Clustering Update

Posted: April 24, 2013 at 9:10 am

After a few more short tests, it is clear that the spikes are actually caused by the clustering algorithm. Some additional testing showed that multiple percepts may have the same distance to their nearest cluster. The code to calculate the minimum distance assumed an upper limit of 100, since the initial plan was to use features normalized to 0-1. At some point I changed the distance function for foreground percepts to only use colour features, and since CIELuv distances are perceptually correct, there is no need to normalize them. The result is that distances could exceed 100, thus the calculation of the minimum is incorrect in some cases. While debugging I also found that the number of new units could exceed the number of scratch units. It is expected that this is due to the same scratch unit being merged with multiple clusters. I assumed that this was due to the false minimums, but after changing the upper distance limit to the max possible distance in Luv colourspace, the spikes in clustering time still persist. So the same scratch percept is merged in multiple clusters for some other yet unknown reason. The clustering method is BSAS, but only until we have gotten to the max number of clusters, at which case we’re using our own method similar to the SOM where a scratch unit (input) is merged with the closest cluster (Best Matching Unit), which may explain these problems.

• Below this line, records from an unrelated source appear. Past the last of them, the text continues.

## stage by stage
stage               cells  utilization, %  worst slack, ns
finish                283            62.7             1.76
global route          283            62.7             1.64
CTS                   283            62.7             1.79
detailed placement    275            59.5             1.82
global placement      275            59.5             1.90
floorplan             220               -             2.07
===== config.mk =====
export PLATFORM = sky130hd
export DESIGN_NAME = sin_lut_nco_ctrl
export DESIGN_NICKNAME = d
export VERILOG_FILES = /design/src/rtl/sin_lut_nco_ctrl.sv
export SDC_FILE = /design/constraint.sdc
export NUM_CORES = 1
export LEC_CHECK = 0
export ABC_AREA = 1
export BUFFER_PORTS_ARGS = -buffer_cell sky130_fd_sc_hd__buf_2
export CAP_MARGIN = 20
export CORE_MARGIN = 2
export CORE_UTILIZATION = 45
export CTS_CLUSTER_SIZE = 10
export DETAILED_ROUTE_END_ITERATION = 10
export GPL_ROUTABILITY_DRIVEN = 0
export MAX_ROUTING_LAYER = met4
export PLACE_DENSITY = 0.65
export REMOVE_ABC_BUFFERS = 1
export SETUP_SLACK_MARGIN = 0.3
export SYNTH_ARGS = -nofsm -noshare
export SYNTH_HDL_FRONTEND = slang
export SYNTH_SLANG_ARGS = --single-unit

===== constraint.sdc =====
create_clock -name clk -period 1.9 [get_ports clk]
set_input_delay 0.285 -clock clk [delete_from_list [all_inputs] [get_ports clk]]
set_output_delay 0.285 -clock clk [all_outputs]
set_load 0.01 [all_outputs]

===== src/rtl/sin_lut_nco_ctrl.sv =====
// Sine LUT sequencer: loads the table from a valid/ready stream, then sweeps it with a phase
// accumulator. Define SIN_LUT_CTRL_PHASE_OFFSET_EN to add the phase_offset input to the phase.
module sin_lut_nco_ctrl #(
  parameter int unsigned NUM_ENTRY   = 1024,
  parameter int unsigned ADDR_WIDTH  = 10,
  parameter int unsigned DATA_WIDTH  = 16,
  parameter int unsigned PHASE_WIDTH = 24
) (
  input  logic                   clk,
  input  logic                   rst,
  input  logic                   ld_start,
  input  logic                   ld_valid,
  input  logic [DATA_WIDTH-1:0]  ld_data,
  output logic                   ld_ready,
  output logic                   lut_loaded,
  input  logic                   run_en,
  input  logic [PHASE_WIDTH-1:0] freq_word,
`ifdef SIN_LUT_CTRL_PHASE_OFFSET_EN
  input  logic [PHASE_WIDTH-1:0] phase_offset,
`endif
  output logic                   lut_wr_en,
  output logic [ADDR_WIDTH-1:0]  lut_wr_addr,
  output logic [DATA_WIDTH-1:0]  lut_wr_data,
  output logic [ADDR_WIDTH-1:0]  lut_rd_addr,
  input  logic [DATA_WIDTH-1:0]  lut_rd_data,
  output logic [DATA_WIDTH-1:0]  sample_out,
  output logic                   sample_valid,
  output logic                   busy
);

  localparam logic [ADDR_WIDTH-1:0] LastAddr = ADDR_WIDTH'(NUM_ENTRY - 1);

  typedef enum logic [1:0] {StIdle, StLoad, StRun} state_e;

  state_e                  state_q, state_d;
  logic [ADDR_WIDTH-1:0]   cnt_q, cnt_d;
  logic                    loaded_q, loaded_d;
  logic                    wr_en_q, wr_en_d;
  logic [ADDR_WIDTH-1:0]   wr_addr_q, wr_addr_d;
  logic [DATA_WIDTH-1:0]   wr_data_q, wr_data_d;
  logic [PHASE_WIDTH-1:0]  acc_q, acc_d;
  logic [ADDR_WIDTH-1:0]   rd_addr_q, rd_addr_d;
  logic                    addr_vld_q, addr_vld_d;
  logic [DATA_WIDTH-1:0]   sample_q, sample_d;
  logic                    sample_vld_q, sample_vld_d;
  logic [PHASE_WIDTH-1:0]  phase;

`ifdef SIN_LUT_CTRL_PHASE_OFFSET_EN
  assign phase = acc_q + phase_offset;
`else
  assign phase = acc_q;
`endif

  always_comb begin
    state_d      = state_q;
    cnt_d        = cnt_q;
    loaded_d     = loaded_q;
    wr_en_d      = 1'b0;
    wr_addr_d    = wr_addr_q;
    wr_data_d    = wr_data_q;
    acc_d        = acc_q;
    rd_addr_d    = rd_addr_q;
    addr_vld_d   = 1'b0;
    sample_d     = sample_q;
    sample_vld_d = 1'b0;
    unique case (state_q)
      StIdle: begin
        acc_d = '0;
        if (ld_start) begin
          state_d  = StLoad;
          cnt_d    = '0;
          loaded_d = 1'b0;
        end else if (run_en && loaded_q) begin
          state_d = StRun;
        end
      end
      StLoad: begin
        // ld_ready is high for the whole state, so ld_valid alone marks a beat
        if (ld_valid) begin
          wr_en_d   = 1'b1;
          wr_addr_d = cnt_q;
          wr_data_d = ld_data;
          cnt_d     = cnt_q + 1'b1;
          if (cnt_q == LastAddr) begin
            loaded_d = 1'b1;
            state_d  = StIdle;
          end
        end
      end
      StRun: begin
        if (run_en) begin
          acc_d        = acc_q + freq_word;
          rd_addr_d    = ADDR_WIDTH'(phase >> (PHASE_WIDTH - ADDR_WIDTH));
          addr_vld_d   = 1'b1;
          sample_vld_d = addr_vld_q;
          if (addr_vld_q) sample_d = lut_rd_data;
        end else begin
          state_d = StIdle;
        end
      end
      default: state_d = StIdle;
    endcase
  end

  always_ff @(posedge clk) begin
    if (rst) begin
      state_q      <= StIdle;
      cnt_q        <= '0;
      loaded_q     <= 1'b0;
      wr_en_q      <= 1'b0;
      wr_addr_q    <= '0;
      wr_data_q    <= '0;
      acc_q        <= '0;
      rd_addr_q    <= '0;
      addr_vld_q   <= 1'b0;
      sample_q     <= '0;
      sample_vld_q <= 1'b0;
    end else begin
      state_q      <= state_d;
      cnt_q        <= cnt_d;
      loaded_q     <= loaded_d;
      wr_en_q      <= wr_en_d;
      wr_addr_q    <= wr_addr_d;
      wr_data_q    <= wr_data_d;
      acc_q        <= acc_d;
      rd_addr_q    <= rd_addr_d;
      addr_vld_q   <= addr_vld_d;
      sample_q     <= sample_d;
      sample_vld_q <= sample_vld_d;
    end
  end

  assign ld_ready     = (state_q == StLoad);
  assign busy         = (state_q != StIdle);
  assign lut_loaded   = loaded_q;
  assign lut_wr_en    = wr_en_q;
  assign lut_wr_addr  = wr_addr_q;
  assign lut_wr_data  = wr_data_q;
  assign lut_rd_addr  = rd_addr_q;
  assign sample_out   = sample_q;
  assign sample_valid = sample_vld_q;

endmodule


==> metrics <==
worst setup path class flip-flop to flip-flop; status completed; max_cap viols 0; largest fanout on the critical path 4; Nets 999; initial antenna violation count 0; critical path's most frequent cell nand2_2; final setup fails 0; Netlist cell types 29; TritonCTS clock tree done; P_leak 3.273 nW; Cells after Synth 771; Setup TNS 0 ns; most common cell after layout, fill and taps aside nand2_1; Slowest-stage cell, CP fa_2; TritonCTS Sinks 92; CTS Root Cell clkbuf_8; yosys warns 0; clk buf depth 2; f_max 0.5633 GHz; layout cells sized above 1 37.91%; Synth Area per Inst 6.454 um^2; filler instances 926; Peak VDD IR 467.6 uV; flops & latches, synth 92; fin crit share 93.44%; die height 109.2 um; WL final 14800 um; Post-Syn Area 4976 um^2; PwrDens 693.3 nW/um^2; Slew headroom 59.61%; sequential-to-total area share from yosys stat 37.01%; WL per Instance 13.99 um; Hold Crit Start ld_data[12]; cells along the critical path ha_4 > fa_2 > nand2_2 > inv_2 > nand2_2 > nand3_4 > nand2_4 > nand2_4 > nand2_2 > nand2_1 > nand2_1 > nand3_1 > a21oi_1; Min Hold Slack 0.1353 ns; die width 109.2 um; Die Area 11910 um^2; Post-DP HPWL 9710 um; area added between synthesis and finish 40.23%; CTS HTree Levels 3; Tightest Hold Check Type primary input to flip-flop; synth top area cells dfxtp_1 (37%), nand2_1 (20%), a21oi_1 (8.2%), inv_1 (6.8%), ha_1 (6.0%); Pins Over Slew Limit 0; global route overflow 0; num rows 38; min Tclk post-route 1.775 ns; port bufs 117; largest net degree at the start of global routing 42; drt via density 5.148; unrepaired setup endpoints after global routing true; vias in the first global route 4934; critical path capture point type flip-flop; CP Buf/Inv Count 1; Post-DRT Antenna Nets 0; TritonCTS Buffers 9; area leader, netlist dfxtp_1; worst stage delay on the critical path 0.37 ns; Core Area 10790 um^2; critical path's top delay family simple AND/OR/NAND/NOR gates; FF+latch area 1877 um^2; setup ws final 0.1247 ns; Worst Setup SP acc_q[0]; first-pass GRT wire length 23000 um; Total GRT Usage 25.06%; worst slew pin tran 0.6052 ns; RR Startpoint acc_q[0]; Critical Path AT 2.09 ns; Hold Vio Cnt, Final 0; first drt pass iteration count 5; Clock transition at path regs 0.10 ns; CP required 2.21 ns; Worst Skew 0.005704 ns; Setup WS pre-CTS -0.03397 ns; CP startpoint kind flip-flop; share of the synthesized area in the top cell type 37.01%; Initial Utilization 46.10%; # IOs 118; DRC viols 0; leading cell types in the layout, fill and taps excluded nand2_1 (216), buf_2 (117), inv_1 (80); clock latency on the worst-skew pair 0.38 ns; antenna fix cells 0; drt initial violations 317; vias 5447; area of the multi-input gates 3425 um^2
-- worst reg2reg max path, cell delays in order (launching register included) --
cell	delay, ns
dfxtp_2	0.35
ha_4	0.16
fa_2	0.37
nand2_2	0.08
inv_2	0.04
nand2_2	0.07
nand3_4	0.09
nand2_4	0.08
nand2_4	0.08
nand2_2	0.07
nand2_1	0.06
nand2_1	0.07
nand3_1	0.07
a21oi_1	0.14
-- stage by stage --
stage	cells	area [um^2]	utilization (%)	power, mW
global placement	1024	5801	53.74	3.037
detailed placement	1024	5801	53.74	3.059
floorplan	747	4877	-	2.653
CTS	1044	6437	59.65	4.706
global route	1058	6978	64.65	5.096
finish	1058	6978	64.65	4.838
-- flip-flops by register name, indices dropped and copies added, names as in the netlist, 2 cells and up --
register     flops
acc_q           24
lut_wr_data     16
sample_out      16
cnt_q           10
lut_rd_addr     10
lut_wr_addr     10
state_q          2
-- final cells by class --
| cell class | count | area share (%) |
|---|---|---|
| Multi-Input combinational cell | 562 | 49.08 |
| Timing Repair Buffer | 155 | 13.16 |
| Clock inverter | 7 | 1.524 |
| Clock buffer | 9 | 1.775 |
| Tap cell | 140 | 2.510 |
| Sequential cell | 92 | 26.90 |
| Inverter | 93 | 5.056 |
-- report_power, final --
group          switching (mW)  internal [mW]  total, mW
logic                   0.737          0.480       1.22
registers              0.0637           2.01       2.08
clock network           0.779          0.763       1.54
-- layer usage --
layer  wire, um  up-vias  track usage, %
met3        914       33           6.515
li1           -     2728               -
met4        293        0           6.685
met5          0        -               -
met2       7158      171           39.40
met1       6433     2515           31.97
-- path summary, 6_finish.rpt --
path / end / slack [ns] / depth (start not counted)
setup / recovery: acc_q[12] / 0.12 / 13
setup reg to reg: acc_q[12] / 0.12 / 13
hold reg to reg: lut_rd_addr[1] / 0.46 / 2
hold / removal: lut_wr_data[12] / 0.14 / 3
-- synth_stat cells --
master / instances
clkinv_2: 1
or2_2: 3
nor2_2: 1
nor2_4: 2
o21ai_0: 32
a21o_1: 2
nand2_1: 267
xor2_1: 1
dfxtp_1: 92
inv_1: 90
a32o_1: 3
inv_2: 2
buf_2: 7
fa_1: 1
nand2_2: 2
clkbuf_1: 15
nand3_1: 35
a221oi_1: 1
nand2_4: 1
buf_1: 2
a211oi_1: 4
nor3_1: 4
nor2_1: 79
a21oi_1: 82
nand3b_1: 7
nand4_1: 9
and2_1: 1
ha_1: 24
nand4_4: 1
-- repair_timing --
item,in CTS,in global routing
endpoints found under the setup margin,23,44
hold buffers,0,0
gates resized for setup,70,137
pin swaps,12,45
setup buffers,4,14
-- logic make-up (layout without fill, tap and decap cells) --
| kind of cell | Yosys count | in the layout | synth area share [%] |
|---|---|---|---|
| AND/OR/NAND/NOR | 412 | 412 | 34.20 |
| AO/OA/AOI/OAI | 124 | 124 | 13.15 |
| buffers and inverters | 117 | 264 | 9.027 |
| flip-flops | 92 | 92 | 37.01 |
| adder cells (fa/ha/maj) | 25 | 25 | 6.437 |
| XOR/XNOR | 1 | 1 | 0.1760 |
(Power assumes the default switching activity.)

As we have a fixed number of clusters, and many inputs, the clustering algorithm used after the fixed number of clusters has been reached is even more crucial. The following plot seems to indicate that indeed the problem is caused when multiple clusters are updated by a single percept. Note the spike in “extraNewUnitsFG”, which is the number of updated clusters (numNewUnitsFG)  minus the number of scratch percepts (numScratchFG).